The feature was introduced to let vendors transport large binary payloads (camera images, point clouds, tensors, …) through the existing ROS 2 pub/sub API with as few copies as the underlying memory technology allows, while keeping every piece of existing code that treats a uint8[] field as a std::vector<uint8_t> working unchanged.

Why a new type is needed 

ROS 2 messages already have two complementary mechanisms for reducing copies:

Intra-process communication avoids copies between publishers and subscriptions in the same process by passing std::unique_ptr ownership.
Loaned messages let the RMW manage message memory to enable shared-memory transport between processes, for message types the underlying middleware can lay out.

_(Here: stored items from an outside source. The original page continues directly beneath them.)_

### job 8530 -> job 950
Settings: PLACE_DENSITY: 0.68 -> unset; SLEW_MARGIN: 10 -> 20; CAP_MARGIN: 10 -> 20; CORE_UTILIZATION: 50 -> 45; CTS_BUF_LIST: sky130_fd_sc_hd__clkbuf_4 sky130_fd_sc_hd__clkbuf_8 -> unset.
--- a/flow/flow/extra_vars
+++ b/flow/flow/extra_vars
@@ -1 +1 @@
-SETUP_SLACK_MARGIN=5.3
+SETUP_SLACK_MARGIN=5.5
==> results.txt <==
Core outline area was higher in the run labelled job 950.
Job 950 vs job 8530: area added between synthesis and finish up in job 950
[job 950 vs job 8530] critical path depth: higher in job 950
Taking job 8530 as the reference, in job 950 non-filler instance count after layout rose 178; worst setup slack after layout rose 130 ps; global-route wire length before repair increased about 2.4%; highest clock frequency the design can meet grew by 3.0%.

Neither of these helps when the source of the data is a non-CPU memory region, such as a GPU-rendered image or a tensor produced by an accelerator runtime. Copying such data into a std::vector<uint8_t> purely to satisfy the generated C++ message type defeats the point of producing it on the accelerator in the first place.

rosidl::Buffer solves this at the container level: a message field that is declared as uint8[] in the .msg file is still a byte array on the wire and still behaves like a std::vector<uint8_t> by default, but its implementation is a pluggable pimpl that backends can replace with their own memory-domain-specific storage.

Architecture 

The feature is split across three core packages and a pluggable set of vendor-provided backend packages.

Core packages 

rosidl_buffer – defines the user-facing rosidl::Buffer<T> container and the rosidl::BufferImplBase<T> abstract base class that backends subclass. rosidl::Buffer<T> forwards every operation to the implementation it holds and provides implicit conversion to std::vector<T>& when the active backend is CPU, which is what preserves backward compatibility.
rosidl_buffer_backend – defines the rosidl::BufferBackend plugin interface that vendors implement. The interface is intentionally small: it advertises the backend’s name and descriptor message type, creates and consumes descriptor messages on the publishing and receiving sides, and participates in endpoint discovery.
rosidl_buffer_backend_registry – discovers installed backend plugins via pluginlib and exposes them to the rest of the stack.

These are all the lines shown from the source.